■ ACTIVITY: In the records below, the lines from the one with "first_global_vias: 1773" through the last are to be printed exactly, and nothing else.

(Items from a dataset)
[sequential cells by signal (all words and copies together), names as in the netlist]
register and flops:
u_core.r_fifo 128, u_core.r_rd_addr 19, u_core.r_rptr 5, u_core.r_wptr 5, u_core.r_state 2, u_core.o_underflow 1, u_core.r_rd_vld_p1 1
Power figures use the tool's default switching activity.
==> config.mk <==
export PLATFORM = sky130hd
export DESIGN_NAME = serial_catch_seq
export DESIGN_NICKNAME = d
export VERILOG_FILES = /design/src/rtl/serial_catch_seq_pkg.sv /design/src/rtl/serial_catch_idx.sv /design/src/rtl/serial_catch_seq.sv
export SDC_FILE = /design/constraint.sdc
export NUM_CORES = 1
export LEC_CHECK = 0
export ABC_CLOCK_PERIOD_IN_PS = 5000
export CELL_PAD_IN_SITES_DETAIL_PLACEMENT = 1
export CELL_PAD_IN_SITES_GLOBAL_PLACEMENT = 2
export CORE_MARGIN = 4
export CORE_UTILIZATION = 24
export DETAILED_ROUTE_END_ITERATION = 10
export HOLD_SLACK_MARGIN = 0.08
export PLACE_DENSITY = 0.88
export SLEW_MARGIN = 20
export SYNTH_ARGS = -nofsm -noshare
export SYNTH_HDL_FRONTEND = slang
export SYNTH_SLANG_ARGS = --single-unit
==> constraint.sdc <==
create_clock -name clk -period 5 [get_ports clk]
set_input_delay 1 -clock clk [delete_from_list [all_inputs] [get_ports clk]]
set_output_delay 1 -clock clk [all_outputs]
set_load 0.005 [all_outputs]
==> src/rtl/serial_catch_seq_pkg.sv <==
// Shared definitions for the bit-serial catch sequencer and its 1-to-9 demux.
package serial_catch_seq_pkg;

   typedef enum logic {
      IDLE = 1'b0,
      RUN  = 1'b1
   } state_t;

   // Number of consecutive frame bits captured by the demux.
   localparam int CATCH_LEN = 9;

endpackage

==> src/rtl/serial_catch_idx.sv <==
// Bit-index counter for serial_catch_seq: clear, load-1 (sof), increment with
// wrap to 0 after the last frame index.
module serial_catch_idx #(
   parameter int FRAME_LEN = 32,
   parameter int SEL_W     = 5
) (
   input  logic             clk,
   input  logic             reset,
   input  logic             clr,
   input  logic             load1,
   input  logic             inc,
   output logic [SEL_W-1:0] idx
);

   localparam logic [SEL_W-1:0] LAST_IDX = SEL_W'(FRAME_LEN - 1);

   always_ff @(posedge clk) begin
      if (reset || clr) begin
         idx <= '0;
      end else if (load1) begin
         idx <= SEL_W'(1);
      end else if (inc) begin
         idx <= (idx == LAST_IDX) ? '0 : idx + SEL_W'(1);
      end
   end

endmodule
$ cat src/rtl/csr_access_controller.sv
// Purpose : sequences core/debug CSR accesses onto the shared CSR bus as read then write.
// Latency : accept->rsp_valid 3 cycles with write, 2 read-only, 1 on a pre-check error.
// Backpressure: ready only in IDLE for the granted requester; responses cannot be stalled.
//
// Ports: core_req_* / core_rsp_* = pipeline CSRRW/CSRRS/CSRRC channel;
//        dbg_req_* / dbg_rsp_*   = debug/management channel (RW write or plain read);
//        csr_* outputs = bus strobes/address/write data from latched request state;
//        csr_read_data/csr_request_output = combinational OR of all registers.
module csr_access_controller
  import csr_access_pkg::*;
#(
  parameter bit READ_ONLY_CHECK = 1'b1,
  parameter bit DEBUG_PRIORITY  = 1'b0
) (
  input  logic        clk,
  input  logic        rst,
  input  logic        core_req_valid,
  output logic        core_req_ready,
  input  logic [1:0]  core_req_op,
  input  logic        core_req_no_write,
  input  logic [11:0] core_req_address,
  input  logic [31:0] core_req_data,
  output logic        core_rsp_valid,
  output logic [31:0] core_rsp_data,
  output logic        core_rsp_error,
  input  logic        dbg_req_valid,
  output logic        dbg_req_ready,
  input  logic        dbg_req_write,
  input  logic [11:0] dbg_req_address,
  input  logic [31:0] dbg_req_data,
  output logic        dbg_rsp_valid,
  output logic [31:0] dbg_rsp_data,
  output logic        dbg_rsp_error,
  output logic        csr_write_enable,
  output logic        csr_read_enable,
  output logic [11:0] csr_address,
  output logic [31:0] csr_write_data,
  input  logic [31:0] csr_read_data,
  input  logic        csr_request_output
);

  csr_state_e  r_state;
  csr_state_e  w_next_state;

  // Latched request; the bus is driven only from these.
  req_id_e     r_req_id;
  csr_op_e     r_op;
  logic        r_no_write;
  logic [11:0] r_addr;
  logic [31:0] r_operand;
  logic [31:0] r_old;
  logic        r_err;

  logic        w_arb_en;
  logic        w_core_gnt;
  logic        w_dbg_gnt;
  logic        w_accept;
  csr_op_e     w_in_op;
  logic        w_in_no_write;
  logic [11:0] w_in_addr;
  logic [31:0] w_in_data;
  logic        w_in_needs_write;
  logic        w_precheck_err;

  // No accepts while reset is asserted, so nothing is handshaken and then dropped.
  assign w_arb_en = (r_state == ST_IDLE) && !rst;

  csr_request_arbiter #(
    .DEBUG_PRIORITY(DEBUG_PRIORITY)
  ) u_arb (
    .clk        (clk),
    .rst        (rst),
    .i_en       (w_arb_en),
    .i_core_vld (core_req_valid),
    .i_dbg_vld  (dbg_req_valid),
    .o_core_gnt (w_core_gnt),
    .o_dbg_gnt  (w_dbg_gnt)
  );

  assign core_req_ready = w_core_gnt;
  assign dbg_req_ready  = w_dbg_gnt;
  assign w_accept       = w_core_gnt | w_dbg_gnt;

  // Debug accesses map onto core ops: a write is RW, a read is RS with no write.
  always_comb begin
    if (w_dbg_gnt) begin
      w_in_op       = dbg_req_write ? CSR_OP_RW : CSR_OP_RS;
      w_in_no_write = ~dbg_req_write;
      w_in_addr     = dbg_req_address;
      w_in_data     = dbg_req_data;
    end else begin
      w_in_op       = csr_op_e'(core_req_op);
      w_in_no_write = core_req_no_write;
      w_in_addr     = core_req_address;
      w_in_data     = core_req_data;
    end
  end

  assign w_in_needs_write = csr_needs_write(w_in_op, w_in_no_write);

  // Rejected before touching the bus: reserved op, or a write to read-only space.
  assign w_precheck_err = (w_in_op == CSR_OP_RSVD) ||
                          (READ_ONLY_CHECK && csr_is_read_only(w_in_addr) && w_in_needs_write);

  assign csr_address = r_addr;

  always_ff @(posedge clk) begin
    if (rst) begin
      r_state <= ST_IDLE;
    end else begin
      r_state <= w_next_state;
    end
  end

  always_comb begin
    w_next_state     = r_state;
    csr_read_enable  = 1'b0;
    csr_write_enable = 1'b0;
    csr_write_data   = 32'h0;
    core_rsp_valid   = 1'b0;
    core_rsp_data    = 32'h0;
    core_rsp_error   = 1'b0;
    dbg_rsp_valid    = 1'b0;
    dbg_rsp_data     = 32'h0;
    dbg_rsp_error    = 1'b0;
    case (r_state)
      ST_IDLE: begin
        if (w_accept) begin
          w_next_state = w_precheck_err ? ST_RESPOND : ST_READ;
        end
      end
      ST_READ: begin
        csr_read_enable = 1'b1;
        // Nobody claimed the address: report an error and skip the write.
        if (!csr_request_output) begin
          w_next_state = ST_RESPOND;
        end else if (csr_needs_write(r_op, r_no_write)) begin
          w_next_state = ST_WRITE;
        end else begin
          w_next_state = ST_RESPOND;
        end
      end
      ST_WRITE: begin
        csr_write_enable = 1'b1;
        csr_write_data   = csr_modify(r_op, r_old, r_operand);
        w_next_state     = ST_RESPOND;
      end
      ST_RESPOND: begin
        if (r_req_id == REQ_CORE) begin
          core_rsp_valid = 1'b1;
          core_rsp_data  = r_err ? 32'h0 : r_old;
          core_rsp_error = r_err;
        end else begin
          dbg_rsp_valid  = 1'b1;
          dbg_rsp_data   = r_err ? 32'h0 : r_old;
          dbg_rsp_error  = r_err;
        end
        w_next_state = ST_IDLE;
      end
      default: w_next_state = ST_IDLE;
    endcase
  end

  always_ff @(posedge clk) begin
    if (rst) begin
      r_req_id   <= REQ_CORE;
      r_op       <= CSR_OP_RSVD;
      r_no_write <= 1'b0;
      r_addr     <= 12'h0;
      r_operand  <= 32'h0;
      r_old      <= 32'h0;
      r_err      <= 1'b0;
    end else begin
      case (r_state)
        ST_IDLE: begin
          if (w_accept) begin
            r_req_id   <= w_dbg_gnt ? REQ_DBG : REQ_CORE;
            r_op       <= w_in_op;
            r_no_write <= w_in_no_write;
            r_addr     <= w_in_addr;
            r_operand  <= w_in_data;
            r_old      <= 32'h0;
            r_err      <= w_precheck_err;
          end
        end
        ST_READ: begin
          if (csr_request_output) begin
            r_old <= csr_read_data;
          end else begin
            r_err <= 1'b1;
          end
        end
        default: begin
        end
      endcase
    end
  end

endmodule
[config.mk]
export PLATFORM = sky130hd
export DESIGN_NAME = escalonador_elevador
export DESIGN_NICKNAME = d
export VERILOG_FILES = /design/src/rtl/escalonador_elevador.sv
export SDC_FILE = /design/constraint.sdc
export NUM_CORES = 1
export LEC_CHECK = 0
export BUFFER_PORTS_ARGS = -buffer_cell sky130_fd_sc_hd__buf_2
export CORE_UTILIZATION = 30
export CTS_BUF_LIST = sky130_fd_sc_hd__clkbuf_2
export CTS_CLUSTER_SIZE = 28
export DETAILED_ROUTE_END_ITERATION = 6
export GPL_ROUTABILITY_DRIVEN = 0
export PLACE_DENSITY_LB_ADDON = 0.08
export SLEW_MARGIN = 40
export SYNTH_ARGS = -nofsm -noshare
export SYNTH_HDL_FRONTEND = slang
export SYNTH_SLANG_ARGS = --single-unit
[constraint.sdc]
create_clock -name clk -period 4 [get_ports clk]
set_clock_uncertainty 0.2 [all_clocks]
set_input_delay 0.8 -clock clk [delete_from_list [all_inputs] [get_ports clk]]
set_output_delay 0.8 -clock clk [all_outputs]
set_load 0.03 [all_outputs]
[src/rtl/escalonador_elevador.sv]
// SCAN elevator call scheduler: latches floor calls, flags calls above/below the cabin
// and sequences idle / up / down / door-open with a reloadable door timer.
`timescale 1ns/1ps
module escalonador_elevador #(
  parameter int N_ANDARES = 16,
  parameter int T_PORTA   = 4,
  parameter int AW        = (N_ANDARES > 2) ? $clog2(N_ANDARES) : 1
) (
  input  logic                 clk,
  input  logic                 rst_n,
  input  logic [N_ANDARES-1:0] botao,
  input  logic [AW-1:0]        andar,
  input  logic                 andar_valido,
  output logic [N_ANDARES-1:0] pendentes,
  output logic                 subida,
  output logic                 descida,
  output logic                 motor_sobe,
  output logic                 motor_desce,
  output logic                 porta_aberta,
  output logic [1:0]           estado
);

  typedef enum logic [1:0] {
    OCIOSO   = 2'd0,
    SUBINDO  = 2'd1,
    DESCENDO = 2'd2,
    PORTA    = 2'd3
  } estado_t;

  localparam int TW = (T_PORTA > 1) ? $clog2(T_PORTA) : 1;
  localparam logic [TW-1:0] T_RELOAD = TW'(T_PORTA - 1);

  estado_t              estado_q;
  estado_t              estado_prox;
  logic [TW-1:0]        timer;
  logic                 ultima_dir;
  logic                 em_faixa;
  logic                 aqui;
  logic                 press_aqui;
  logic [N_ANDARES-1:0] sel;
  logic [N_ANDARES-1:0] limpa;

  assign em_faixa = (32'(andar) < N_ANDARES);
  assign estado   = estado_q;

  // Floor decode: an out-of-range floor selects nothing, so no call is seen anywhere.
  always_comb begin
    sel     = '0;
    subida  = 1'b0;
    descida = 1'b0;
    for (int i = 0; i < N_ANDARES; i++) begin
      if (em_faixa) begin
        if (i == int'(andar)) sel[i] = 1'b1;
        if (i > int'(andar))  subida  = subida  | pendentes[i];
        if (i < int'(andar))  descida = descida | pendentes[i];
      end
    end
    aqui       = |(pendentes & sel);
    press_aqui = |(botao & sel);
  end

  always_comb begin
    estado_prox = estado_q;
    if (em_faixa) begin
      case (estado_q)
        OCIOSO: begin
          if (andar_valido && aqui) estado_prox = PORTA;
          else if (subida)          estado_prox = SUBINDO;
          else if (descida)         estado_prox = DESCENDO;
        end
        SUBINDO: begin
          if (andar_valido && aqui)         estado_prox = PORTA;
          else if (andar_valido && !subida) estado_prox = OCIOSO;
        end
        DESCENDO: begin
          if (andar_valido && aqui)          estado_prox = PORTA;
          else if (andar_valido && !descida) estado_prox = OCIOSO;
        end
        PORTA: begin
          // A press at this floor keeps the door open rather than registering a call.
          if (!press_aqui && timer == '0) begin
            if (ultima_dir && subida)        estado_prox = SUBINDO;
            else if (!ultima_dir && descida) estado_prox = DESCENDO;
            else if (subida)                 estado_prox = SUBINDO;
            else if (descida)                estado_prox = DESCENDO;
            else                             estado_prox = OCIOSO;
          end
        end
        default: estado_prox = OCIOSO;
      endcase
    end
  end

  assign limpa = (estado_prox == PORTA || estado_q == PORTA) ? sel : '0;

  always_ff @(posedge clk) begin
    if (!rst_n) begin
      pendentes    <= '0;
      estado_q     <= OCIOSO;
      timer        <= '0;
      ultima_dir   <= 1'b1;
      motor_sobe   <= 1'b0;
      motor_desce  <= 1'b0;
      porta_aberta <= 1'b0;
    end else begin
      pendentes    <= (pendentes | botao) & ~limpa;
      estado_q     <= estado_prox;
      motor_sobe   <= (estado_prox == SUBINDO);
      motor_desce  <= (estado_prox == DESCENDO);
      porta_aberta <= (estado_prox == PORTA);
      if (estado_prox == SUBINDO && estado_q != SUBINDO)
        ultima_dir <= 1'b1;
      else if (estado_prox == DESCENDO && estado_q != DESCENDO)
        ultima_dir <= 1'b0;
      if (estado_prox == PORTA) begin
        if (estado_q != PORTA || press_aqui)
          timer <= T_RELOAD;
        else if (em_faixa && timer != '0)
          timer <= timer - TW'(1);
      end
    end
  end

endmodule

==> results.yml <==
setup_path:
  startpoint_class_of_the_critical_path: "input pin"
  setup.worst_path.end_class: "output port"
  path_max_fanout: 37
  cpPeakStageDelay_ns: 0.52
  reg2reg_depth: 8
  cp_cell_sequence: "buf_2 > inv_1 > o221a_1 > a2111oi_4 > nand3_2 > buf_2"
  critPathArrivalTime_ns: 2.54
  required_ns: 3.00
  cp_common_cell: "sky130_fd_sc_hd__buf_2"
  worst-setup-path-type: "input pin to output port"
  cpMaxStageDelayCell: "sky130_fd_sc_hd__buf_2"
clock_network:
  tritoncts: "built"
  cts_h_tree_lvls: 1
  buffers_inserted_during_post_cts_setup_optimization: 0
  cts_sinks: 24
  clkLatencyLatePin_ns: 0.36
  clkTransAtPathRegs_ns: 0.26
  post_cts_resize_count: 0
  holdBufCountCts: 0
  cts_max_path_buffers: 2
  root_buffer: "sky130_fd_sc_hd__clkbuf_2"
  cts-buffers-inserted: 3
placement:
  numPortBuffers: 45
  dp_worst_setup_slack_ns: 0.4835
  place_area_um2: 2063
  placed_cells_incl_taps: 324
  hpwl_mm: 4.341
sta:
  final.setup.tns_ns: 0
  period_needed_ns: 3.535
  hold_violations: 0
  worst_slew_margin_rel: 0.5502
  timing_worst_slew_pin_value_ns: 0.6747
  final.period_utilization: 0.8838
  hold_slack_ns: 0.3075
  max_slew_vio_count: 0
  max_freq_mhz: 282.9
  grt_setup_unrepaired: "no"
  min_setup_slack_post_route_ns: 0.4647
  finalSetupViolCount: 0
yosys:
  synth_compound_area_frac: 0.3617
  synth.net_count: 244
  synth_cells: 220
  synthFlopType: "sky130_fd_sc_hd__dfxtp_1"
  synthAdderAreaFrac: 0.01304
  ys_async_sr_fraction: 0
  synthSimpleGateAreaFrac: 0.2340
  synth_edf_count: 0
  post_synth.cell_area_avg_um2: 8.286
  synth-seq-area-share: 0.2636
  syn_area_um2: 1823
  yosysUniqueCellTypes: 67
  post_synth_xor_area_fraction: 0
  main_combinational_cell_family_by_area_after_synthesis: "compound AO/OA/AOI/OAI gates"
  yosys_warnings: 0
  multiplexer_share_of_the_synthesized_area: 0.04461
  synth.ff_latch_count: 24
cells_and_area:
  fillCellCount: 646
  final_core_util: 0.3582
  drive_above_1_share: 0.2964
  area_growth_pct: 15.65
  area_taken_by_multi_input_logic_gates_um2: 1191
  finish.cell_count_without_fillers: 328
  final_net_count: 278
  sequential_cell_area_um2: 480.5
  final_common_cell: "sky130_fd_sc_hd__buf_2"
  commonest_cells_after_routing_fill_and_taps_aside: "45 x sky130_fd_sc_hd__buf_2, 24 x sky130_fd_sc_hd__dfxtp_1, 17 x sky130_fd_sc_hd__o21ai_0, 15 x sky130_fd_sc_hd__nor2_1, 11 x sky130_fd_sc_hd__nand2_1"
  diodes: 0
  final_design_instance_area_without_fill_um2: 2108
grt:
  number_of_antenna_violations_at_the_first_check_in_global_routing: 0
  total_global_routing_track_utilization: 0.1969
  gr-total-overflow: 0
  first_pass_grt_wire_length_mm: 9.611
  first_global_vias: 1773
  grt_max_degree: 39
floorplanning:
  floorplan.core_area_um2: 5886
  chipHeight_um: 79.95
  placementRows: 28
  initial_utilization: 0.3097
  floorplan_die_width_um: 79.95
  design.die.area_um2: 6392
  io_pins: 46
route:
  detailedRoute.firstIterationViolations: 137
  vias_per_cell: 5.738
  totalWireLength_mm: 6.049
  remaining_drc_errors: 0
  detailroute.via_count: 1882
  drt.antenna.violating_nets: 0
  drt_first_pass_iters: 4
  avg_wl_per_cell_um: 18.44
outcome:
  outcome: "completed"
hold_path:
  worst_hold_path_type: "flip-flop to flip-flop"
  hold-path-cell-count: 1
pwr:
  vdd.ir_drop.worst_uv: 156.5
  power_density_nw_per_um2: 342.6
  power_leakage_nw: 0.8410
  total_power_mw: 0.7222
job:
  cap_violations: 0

■ ANSWER BELOW:
  first_global_vias: 1773
  grt_max_degree: 39
floorplanning:
  floorplan.core_area_um2: 5886
  chipHeight_um: 79.95
  placementRows: 28
  initial_utilization: 0.3097
  floorplan_die_width_um: 79.95
  design.die.area_um2: 6392
  io_pins: 46
route:
  detailedRoute.firstIterationViolations: 137
  vias_per_cell: 5.738
  totalWireLength_mm: 6.049
  remaining_drc_errors: 0
  detailroute.via_count: 1882
  drt.antenna.violating_nets: 0
  drt_first_pass_iters: 4
  avg_wl_per_cell_um: 18.44
outcome:
  outcome: "completed"
hold_path:
  worst_hold_path_type: "flip-flop to flip-flop"
  hold-path-cell-count: 1
pwr:
  vdd.ir_drop.worst_uv: 156.5
  power_density_nw_per_um2: 342.6
  power_leakage_nw: 0.8410
  total_power_mw: 0.7222
job:
  cap_violations: 0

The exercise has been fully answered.